LLM output is often almost right — valid JSON but a missing field, a plausible
answer that ignores the question, a plan with a TODO left in. passmuster lets
you declare what "good" means as composable checks and makes the model keep
trying — feeding each failure back so it can self-correct.
attempt 1: FAIL -> schema
attempt 2: FAIL -> no-todos, actionable
attempt 3: PASS
ok: true | usedAttempts: 3Why not instructor / guardrails?
- instructor does schema extraction + retry. Great when "valid against a schema" is all you need.
- Guardrails is a heavier policy framework (RAIL specs, PII/topic validators).

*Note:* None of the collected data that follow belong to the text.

`src/rtl/fir_pkg.sv`:
```
// Shared FIR datapath types: sample width and the signed sample type used by the FIR core and its sinks.
package fir_pkg;
   localparam int FIR_DATA_W = 10;
   typedef logic signed [FIR_DATA_W-1:0] fir_sample_t;
endpackage

```
`src/rtl/fir_dec_sink_if.sv`:
```
// Stream-in / valid-ready-out bundle of the FIR decimating sink; slave is the sink's view.
interface fir_dec_sink_if #(
   parameter int DATA_W     = fir_pkg::FIR_DATA_W,
   parameter int FIFO_DEPTH = 4
);
   localparam int LVL_W = $clog2(FIFO_DEPTH) + 1;

   logic signed [DATA_W-1:0] data_i;
   logic                     valid_i;
   logic                     phase_clr_i;
   logic signed [DATA_W-1:0] data_o;
   logic                     valid_o;
   logic                     ready_i;
   logic [LVL_W-1:0]         level_o;
   logic                     overflow_o;

   modport master (
      output data_i, valid_i, phase_clr_i, ready_i,
      input  data_o, valid_o, level_o, overflow_o
   );

   modport slave (
      input  data_i, valid_i, phase_clr_i, ready_i,
      output data_o, valid_o, level_o, overflow_o
   );
endinterface

```
`src/rtl/fir_sync_fifo.sv`:
```
// Synchronous FIFO, wrap pointers with extra bit; head visible combinationally, last popped value held when empty.
// Push while full succeeds only alongside a pop; otherwise it is ignored and content is untouched.
module fir_sync_fifo #(
   parameter int W     = 10,
   parameter int DEPTH = 4,
   localparam int AW    = $clog2(DEPTH),
   localparam int LVL_W = AW + 1
) (
   input  logic             clk,
   input  logic             rst,
   input  logic             push,
   input  logic [W-1:0]     push_dat,
   input  logic             pop,
   output logic [W-1:0]     head_dat,
   output logic             full,
   output logic             empty,
   output logic [LVL_W-1:0] level
);
   logic [W-1:0] mem [DEPTH];
   logic [AW:0]  wr_ptr;
   logic [AW:0]  rd_ptr;
   logic [W-1:0] last_dat;
   logic         wr_en;
   logic         rd_en;

   assign level    = wr_ptr - rd_ptr;
   assign full     = (level == LVL_W'(DEPTH));
   assign empty    = (wr_ptr == rd_ptr);
   assign rd_en    = pop && !empty;
   assign wr_en    = push && (!full || rd_en);
   assign head_dat = empty ? last_dat : mem[rd_ptr[AW-1:0]];

   always_ff @(posedge clk) begin
      if (rst) begin
         wr_ptr   <= '0;
         rd_ptr   <= '0;
         last_dat <= '0;
      end else begin
         if (wr_en) wr_ptr <= wr_ptr + 1'b1;
         if (rd_en) begin
            rd_ptr   <= rd_ptr + 1'b1;
            last_dat <= mem[rd_ptr[AW-1:0]];
         end
      end
   end

   // On full+pop the write lands in the slot being vacated this same edge.
   always_ff @(posedge clk) begin
      if (wr_en) mem[wr_ptr[AW-1:0]] <= push_dat;
   end
endmodule

```
`src/rtl/fir_dec_sink.sv`:
```
// Decimate-by-2**DEC_LOG2 sink behind the FIR; result visible 1 clk after the M-th sample; input never stalls,
// full FIFO without a same-cycle pop drops the result and sets sticky overflow. FIR_DEC_AVG_EN selects averaging.
module fir_dec_sink
   import fir_pkg::*;
#(
   parameter int DATA_W     = FIR_DATA_W,
   parameter int DEC_LOG2   = 2,
   parameter int FIFO_DEPTH = 4
) (
   input logic          clk,
   input logic          rst,
   fir_dec_sink_if.slave bus
);
   logic [DEC_LOG2-1:0]      phase;
   logic [DEC_LOG2-1:0]      phase_eff;
   logic                     dec_vld;
   logic signed [DATA_W-1:0] dec_dat;
   logic                     fifo_full;
   logic                     fifo_empty;
   logic                     pop;
   logic                     overflow;

   // A clear in the same cycle as a sample makes that sample phase 0.
   assign phase_eff = bus.phase_clr_i ? '0 : phase;
   assign dec_vld   = bus.valid_i && (phase_eff == '1);
   assign pop       = bus.ready_i && !fifo_empty;

   always_ff @(posedge clk) begin
      if (rst)                  phase <= '0;
      else if (bus.valid_i)     phase <= phase_eff + 1'b1;
      else if (bus.phase_clr_i) phase <= '0;
   end

`ifdef FIR_DEC_AVG_EN
   localparam int ACC_W = DATA_W + DEC_LOG2;
   logic signed [ACC_W-1:0] acc;
   logic signed [ACC_W-1:0] data_ext;
   logic signed [ACC_W-1:0] sum_nxt;

   assign data_ext = {{DEC_LOG2{bus.data_i[DATA_W-1]}}, bus.data_i};
   assign sum_nxt  = (phase_eff == '0) ? data_ext : acc + data_ext;
   // Dropping the low bits of the sum is the floor-rounded arithmetic divide by M.
   assign dec_dat  = sum_nxt[ACC_W-1:DEC_LOG2];

   always_ff @(posedge clk) begin
      if (rst)                  acc <= '0;
      else if (bus.valid_i)     acc <= sum_nxt;
      else if (bus.phase_clr_i) acc <= '0;
   end
`else
   assign dec_dat = bus.data_i;
`endif

   always_ff @(posedge clk) begin
      if (rst)                                  overflow <= 1'b0;
      else if (dec_vld && fifo_full && !pop)    overflow <= 1'b1;
   end

   fir_sync_fifo #(
      .W     (DATA_W),
      .DEPTH (FIFO_DEPTH)
   ) u_fifo (
      .clk      (clk),
      .rst      (rst),
      .push     (dec_vld),
      .push_dat (dec_dat),
      .pop      (pop),
      .head_dat (bus.data_o),
      .full     (fifo_full),
      .empty    (fifo_empty),
      .level    (bus.level_o)
   );

   assign bus.valid_o    = !fifo_empty;
   assign bus.overflow_o = overflow;
endmodule

```
`src/flat_wrapper.sv`:
```
// flat-port wrapper written by rule: the top's interface ports become plain ports
module fir_dec_sink_flat import fir_pkg::*;
#(
   parameter int DATA_W     = FIR_DATA_W,
   parameter int DEC_LOG2   = 2,
   parameter int FIFO_DEPTH = 4
)
  (clk, rst, bus_data_i, bus_valid_i, bus_phase_clr_i, bus_ready_i, bus_data_o, bus_valid_o, bus_level_o, bus_overflow_o);
  fir_dec_sink_if #(.DATA_W(DATA_W), .FIFO_DEPTH(FIFO_DEPTH)) bus_i ();
  input logic clk;
  input logic rst;
  input wire logic [$bits(bus_i.data_i)-1:0] bus_data_i;
  input wire logic [$bits(bus_i.valid_i)-1:0] bus_valid_i;
  input wire logic [$bits(bus_i.phase_clr_i)-1:0] bus_phase_clr_i;
  input wire logic [$bits(bus_i.ready_i)-1:0] bus_ready_i;
  output wire logic [$bits(bus_i.data_o)-1:0] bus_data_o;
  output wire logic [$bits(bus_i.valid_o)-1:0] bus_valid_o;
  output wire logic [$bits(bus_i.level_o)-1:0] bus_level_o;
  output wire logic [$bits(bus_i.overflow_o)-1:0] bus_overflow_o;
  assign bus_i.data_i = bus_data_i;
  assign bus_i.valid_i = bus_valid_i;
  assign bus_i.phase_clr_i = bus_phase_clr_i;
  assign bus_i.ready_i = bus_ready_i;
  assign bus_data_o = bus_i.data_o;
  assign bus_valid_o = bus_i.valid_o;
  assign bus_level_o = bus_i.level_o;
  assign bus_overflow_o = bus_i.overflow_o;
  fir_dec_sink #(.DATA_W(DATA_W), .DEC_LOG2(DEC_LOG2), .FIFO_DEPTH(FIFO_DEPTH)) u_core (.clk(clk), .rst(rst), .bus(bus_i));
endmodule
```
`config.mk`:
```
export PLATFORM = sky130hd
export DESIGN_NAME = fir_dec_sink_flat
export DESIGN_NICKNAME = d
export VERILOG_FILES = /design/src/rtl/fir_pkg.sv /design/src/rtl/fir_dec_sink_if.sv /design/src/rtl/fir_sync_fifo.sv /design/src/rtl/fir_dec_sink.sv /design/src/flat_wrapper.sv
export SDC_FILE = /design/constraint.sdc
export NUM_CORES = 1
export LEC_CHECK = 0
export BUFFER_PORTS_ARGS = -buffer_cell sky130_fd_sc_hd__buf_2
export CORE_ASPECT_RATIO = 0.5
export CORE_MARGIN = 8
export CORE_UTILIZATION = 45
export DETAILED_ROUTE_END_ITERATION = 12
export GPL_TIMING_DRIVEN = 0
export PLACE_DENSITY = 0.67
export SLEW_MARGIN = 20
export SYNTH_ARGS = -nofsm -noshare
export SYNTH_HDL_FRONTEND = slang
export SYNTH_SLANG_ARGS = --single-unit
```
`constraint.sdc`:
```
create_clock -name clk -period 2.1 [get_ports clk]
set_input_delay 0.21 -clock clk [delete_from_list [all_inputs] [get_ports clk]]
set_output_delay 0.21 -clock clk [all_outputs]
set_load 0.02 [all_outputs]
```
==> results of run 1 <==
final cells by class:
type                       count  area [µm²]  share of cell area
sequential                    61        1630               0.491
multi-input combinational     92         997               0.300
clock buffer                  10         229              0.0689
timing repair buffer          36         218              0.0655
tap                           73        91.3              0.0275
clock inverter                 5        76.3              0.0230
buffer                         5        50.0              0.0151
inverter                       7        28.8             0.00866
how the worst max path moves through the flow:
stage,startpoint,end,slack [ps]
floorplan,u_core.u_fifo.wr_ptr[0],u_core.u_fifo.mem[0][0],-10
detailed placement,u_core.u_fifo.wr_ptr[0],u_core.u_fifo.mem[2][7],-240
global placement,u_core.u_fifo.wr_ptr[0],u_core.u_fifo.mem[2][7],-190
global route,u_core.u_fifo.wr_ptr[0],u_core.u_fifo.mem[0][3],-80
CTS,u_core.u_fifo.wr_ptr[0],u_core.u_fifo.mem[0][3],7
finish,u_core.u_fifo.wr_ptr[0],u_core.u_fifo.mem[2][7],-20
cells in the mapped netlist, drive strengths merged (4+ instances only):
library cell and count:
edfxtp 40, dfxtp 21, nor2 19, mux2i 13, mux2 12, mux4 10
ha 8, inv 7, buf 4, xnor2 4
cell families after synthesis:
group | count (synthesis)
flip-flops | 61
multiplexers | 35
AND/OR/NAND/NOR | 33
buffers and inverters | 13
adder cells (fa/ha/maj) | 9
AO/OA/AOI/OAI | 7
XOR/XNOR | 5
layer usage:
layer  share of wire  vias to the layer above  track usage
met5               0                        -            0
met3           0.057                        0       0.0577
met1            0.42                      779        0.155
met4               0                        0       0.0358
li1                -                      702            -
met2            0.52                       34        0.237
state kept, by name, indices dropped and copies added, names as in the netlist, named ones only:
register and cells:
u_core.u_fifo.last_dat 10, u_core.u_fifo.rd_ptr 3, u_core.u_fifo.wr_ptr 3, u_core.bus.overflow_o 1, u_core.u_fifo.mem 40, u_core.phase 2
power by group through the flow:
stage | registers, mW | logic, mW | clock network (mW)
floorplan | 1.31 | 0.0184 | 0
global placement | 1.31 | 0.0442 | 0
detailed placement | 1.31 | 0.0476 | 0
CTS | 1.28 | 0.0491 | 1.52
global route | 1.28 | 0.0553 | 1.57
finish | 1.28 | 0.0495 | 1.50
metrics by stage:
step	instance area, µm²	power, mW	worst slack (ps)
3_5_place_dp	2830	1.35	-243
4_1_cts	3290	2.85	7.16
6_report	3320	2.83	-22.9
2_1_floorplan	2600	1.32	-11.3
3_3_place_gp	2830	1.35	-193
5_1_grt	3320	2.91	-80.9
timing repair:
action	4_1_cts	5_1_grt
buffers inserted	5	1
endpoints found under the setup margin	52	40
hold endpoints to repair	0	0
resized for setup	22	6
gates cloned	3	1
pin swaps	7	0
==> metrics.txt, run 1 <==
crit path time final about 2100 ps; r2r endpoint u_core.u_fifo.mem[2][7]; hold path cells 1; setup_tns -430 ps; Adder-Cell Fraction of Synth Area 0.0466; outcome finished, violations left; Int Power between 2 and 2.5 mW; Pleak about 1.3 nW; Sequential Power Share 0.453; mux contribution to synthesized area 0.193; 1st-iter DRT viols ~110; share of the yosys chip area belonging to registers 0.629; core area roughly 0.0055 mm²; CP Cell Sequence inv_4 -> ha_4 -> fa_2 -> and3_4 -> a31oi_4 -> o31a_4 -> and2_4; share of post-route cells with drive strength above 1 0.444; Final Hold Slack approximately 100 ps; max-cap violations 0; combinational fraction of design power 0.018; Layout Nets ~240; die footprint 0.00855 mm²; Critical Path Sink Type flip-flop; count of cell types in the netlist 29; Final Non-Filler Cells approximately 290; Vert. Die Dim 69.5 µm; most common cell after layout, fill and taps aside edfxtp_1; final core utilization 0.602; Slew HR 0.623; Worst VDD drop between 500 and 600 µV; power per cell area ~850 mW/mm²; Clk Latency, worst-skew pair 320 ps; Yosys top cell area share 0.466; total global routing overflow 0; Max Slew Vio Count 0; WP data required roughly 2100 ps; first-pass GRT wire length slightly below 9000 µm; initial antenna violation count 0; average vias per placed instance 5.24; Clock Path Buffers 2; Port Buffer Count 29; Worst path depth 7; maximum clock rate around 470 MHz; drt drc 0; syn avg cell area 15.8 µm²; Worst-path clk slew roughly 50 ps; Worst Path Arrival 2150 ps; final setup margin -22.9 ps; sw frac 0.178; max incr delay on CP approximately 450 ps; Clk network pwr share 0.530; worst-path fanout max 7; commonest non-fill, non-tap cells in the layout edfxtp_1, buf_2, nor2_1, dfxtp_1, mux2i_1; GRT Util Overall 0.138; Slowest-stage cell, CP fa_2; Synth Area in Compound Gates 0.0253; num ports 30; Clock Tree Root clkbuf_16; reg2reg path depth 7; Hold Path Class input port to flip-flop; routability congestion estimate approximately 0.75; Layout Area Growth over Synthesis 28.9%; Synth Area in XOR/XNOR 0.0228; # diodes 0; CP Class flip-flop to flip-flop; Sink Count 61; Top delay family on crit path adder cells; WHS Endpoint u_core.u_fifo.mem[2][1]; RSZ-0062 raised after global routing yes; H-tree Lvls 3; combinational family with the most area after synthesis multiplexers; EDFF count, synth 40; fill count approximately 430; failing checks negative setup slack; effective utilization at floorplan 0.467; Setup Skew about 7.7 ps; synthesized area 0.00258 mm²; worst reg2reg startpoint u_core.u_fifo.wr_ptr[0]; vias in the first global route between 1,500 and 2,000; post-synthesis simple-gate area fraction 0.0597; ys async rst share 0; Setup-failing EPs final 28; fin crit share 1.01; CTS tree done; total CTS buffers 9; crit path buf inv count 1; Routed WL around 5600 µm; YS warnings 0; worst slew pin tran 565 ps; Seq cells post-synth 61; Pre-antenna DRT Iters 4; register-to-register setup slack -20 ps; Most used DFF post-synth edfxtp_1; Antenna Nets Post-Route 0; Placed Cells approximately 270; largest area contributor in the netlist edfxtp_1; Cells after Synth around 160; chip width around 120 µm; Fin. Hold Viols 0; Hold Buf Count CTS 0; largest net degree at the start of global routing 11; HP Start bus_data_i[1]; post-DP HPWL approximately 3200 µm; num rows 19; WL/cell 19.2 µm; detailed-route via count about 1,500; CP startpoint kind flip-flop; synthesized net count around 190; Synth area leaders edfxtp_1, dfxtp_1, mux4_2; P_sw a little over 500 µW
Power figures use the tool's default switching activity.
==> run 2, diff against run 1 <==
- ABC_AREA: default -> 1
- HOLD_SLACK_MARGIN: default -> 0.12
- PLACE_DENSITY: 0.67 -> 0.66
==> metrics.txt, run 2 <==
outcome finished clean; effective utilization at floorplan 0.477 (+0.00971); worst slew pin tran 374 ps (-192 ps); Final Hold Slack 174 ps (+71.6 ps); Worst path depth 9 (+2); CTS tree done; post-DP HPWL 3930 µm (+21%); ys async rst share 0 (unchanged); Storage cell area 0.00163 mm² (-0.23%); routability congestion estimate 0.757 (+0.49%); vias in the first global route 2,014 (+23%); WP data required 2150 ps (+20 ps); initial antenna violation count 0 (unchanged); Pre-antenna DRT Iters 4 (unchanged); crit path time final 2060 ps (-60.6 ps); fin crit share 0.982 (-0.0289); Cells after Synth 263 (+61%); commonest non-fill, non-tap cells in the layout nor2_1, nand2_1, edfxtp_1, buf_2, o21ai_0; Fin. Hold Viols 0 (unchanged); maximum clock rate 485 MHz (+2.9%); post-route design area 0.00362 mm² (+8.9%); WL/cell 15.7 µm (-18%); fill count 412 (-4.4%); share of post-route cells with drive strength above 1 0.293 (-0.151); Worst VDD drop 655 µV (+22%); synthesized net count 287 (+53%); CP Class flip-flop to flip-flop; max-cap violations 0 (unchanged); Clock Path Buffers 2 (unchanged); GRT Util Overall 0.145 (+0.00703); Layout Nets 353 (+50%); total global routing overflow 0 (unchanged); most common cell after layout, fill and taps aside nor2_1; Seq cells post-synth 61 (unchanged); worst-path fanout max 5 (-2); Setup-failing EPs final 0 (-100%); Placement Cell Area 0.00294 mm² (+3.8%); chip width 125 µm (+1.5%); Placed Cells 365 (+38%); crit path to u_core.u_fifo.mem[3][7]; detailed-route via count 2,062 (+36%); num ports 30 (unchanged); CP Cell Sequence inv_2 -> ha_4 -> fa_1 -> nand2_1 -> inv_2 -> nand3_4 -> nand2_8 -> nor2_4 -> clkbuf_16; Largest register FFs 40 (unchanged); Vert. Die Dim 70.4 µm (+1.3%); top cells by count, synth nor2_1, nand2_1, edfxtp_1; largest area contributor in the netlist edfxtp_1; CP startpoint kind flip-flop; register-to-register setup slack 40 ps (+60 ps); num rows 19 (unchanged); Antenna Nets Post-Route 0 (unchanged); die footprint 0.00879 mm² (+2.8%); H-tree Lvls 3 (unchanged); r2r endpoint u_core.u_fifo.mem[3][7]; multi-input logic area 956 µm² (-4.1%); Most used DFF post-synth edfxtp_1; Layout Area Growth over Synthesis 35.8%; Slowest-stage cell, CP fa_1; crit path buf inv count 3 (+2); Hold Path Class input port to flip-flop; Setup Skew 4.76 ps (-2.96 ps); share of the yosys chip area belonging to registers 0.609 (-0.0207); Worst Path Arrival 2110 ps (-40 ps); Critical Path Sink Type flip-flop; count leader, synth nor2_1; critical path's most frequent cell inv_2; Yosys top cell area share 0.451 (-0.0153); drt drc 0 (unchanged); Synth area leaders edfxtp_1, dfxtp_1, nor2_1; average vias per placed instance 5.07 (-3.4%); Final Non-Filler Cells 407 (+41%); Top delay family on crit path adder cells; synthesized area 0.00266 mm² (+3.4%); Max Slew Vio Count 0 (unchanged); YS warnings 0 (unchanged); reg2reg path depth 9 (+2); Clock Tree Root clkbuf_16; max incr delay on CP 470 ps (+20 ps); Sink Count 61 (unchanged); first-pass GRT wire length 10,100 µm (+15%); Slew HR 0.750 (+0.127); count of cell types in the netlist 25 (-14%); Clk Latency, worst-skew pair 330 ps (about the same); syn avg cell area 10.1 µm² (-36%); Port Buffer Count 29 (unchanged); Routed WL 6370 µm (+15%); Worst-path clk slew 50 ps (about the same); worst reg2reg startpoint u_core.u_fifo.wr_ptr[0]; total CTS buffers 9 (unchanged); EDFF count, synth 40 (unchanged); Pleak 1.51 nW (+20%); # diodes 0 (unchanged); worst setup path start u_core.u_fifo.wr_ptr[0]; largest net degree at the start of global routing 13 (+2); core area 0.00559 mm² (+1.3%); 1st-iter DRT viols 212 (+100%); power per cell area 1010 mW/mm² (+19%)
-- run 2: cell count changes after synthesis, moves of 5 or more --
cell	delta
a21oi_1	+7
nor2_1	+30
mux2_2	-10
o21ai_2	+8
mux2i_1	-13
nand3_1	+5
mux4_2	-10
inv_1	+16
nand2_1	+39
o22ai_1	+10
o21ai_0	+27
-- run 2: report_power, final --
part / switching [mW] / total (mW) / internal, mW
combinational: 0.454 / 0.733 / 0.278
sequential: 0.0300 / 1.35 / 1.32
clock: 0.537 / 1.58 / 1.05
-- run 2: kinds of logic (layout without fill, tap and decap cells) --
logic type / Yosys count / count (layout) / synth area share
compound gates: 53 / 53 / 0.116
flops: 61 / 61 / 0.609
fa+ha+maj: 9 / 9 / 0.0451
simple gates: 104 / 104 / 0.170
xor+xnor: 1 / 1 / 0.00329
buf+inv: 35 / 106 / 0.0578
-- run 2: tightest hold or removal path, stage by stage --
cell     delay (ps)
buf_2            70
inv_1            40
nand2_1          70
a21oi_1          60
-- run 2: cell type report --
class                      count  share of cell area
multi-input combinational    167               0.264
sequential                    61               0.450
buffer                         9              0.0183
clock inverter                 6              0.0263
clock buffer                  10              0.0633
tap                           73              0.0252
timing repair buffer          55               0.124
inverter                      26              0.0290
-- run 2: layer usage --
metal | track usage | routed length [µm]
met5 | 0 | 0
met4 | 0.0556 | 74
met3 | 0.0527 | 551
met2 | 0.232 | 2990
met1 | 0.176 | 2760
-- run 2: per-stage QoR --
stage | util | TNS [ps] | worst slack [ps] | total power, mW
floorplan | - | 0 | 47.3 | 1.78
global placement | 0.526 | -3820 | -111 | 1.97
detailed placement | 0.526 | -5810 | -159 | 1.98
CTS | 0.620 | 0 | 6.07 | 3.59
global route | 0.648 | -257 | -41.7 | 3.82
finish | 0.648 | 0 | 37.7 | 3.67
-- run 2: how the worst min path moves through the flow --
stage / start / endpoint / slack (ps) / cells after the start
2_1_floorplan: rst / u_core.bus.overflow_o / 280 / 1
4_1_cts: bus_phase_clr_i / u_core.phase[1] / 170 / 4
3_3_place_gp: rst / u_core.bus.overflow_o / 380 / 2
5_1_grt: bus_valid_i / u_core.phase[0] / 180 / 3
3_5_place_dp: rst / u_core.bus.overflow_o / 390 / 2
6_report: bus_phase_clr_i / u_core.phase[1] / 170 / 4
-- run 2: what timing repair did --
item | CTS | global route
cloned | 0 | 1
gates resized for setup | 6 | 17
hold buffers | 11 | 0
buffers inserted | 4 | 10
pin swaps | 5 | 5
hold endpoints to repair | 41 | 0
setup endpoints to repair | 51 | 51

- passmuster is the small piece in between: schema, arbitrary predicate, and LLM-as-judge checks are all the same composable thing, and they all drive one retry-with-feedback loop. Bring your own model — passmuster never calls a provider itself, so it works with any SDK and is trivial to test offline.
Install
npm install passmuster # zero runtime dependenciesRequires Node ≥ 18. Schema checks work with any Standard Schema library (Zod, Valibot, ArkType) — none is bundled.
Quick start
import { passMuster, schemaCheck, check, judge } from "passmuster";
import { z } from "zod";
const Plan = z.object({ title: z.string().min(1), steps: z.array(z.string()).min(1) });
const result = await passMuster({
// Called once per attempt. After the first, `feedback` carries the failures.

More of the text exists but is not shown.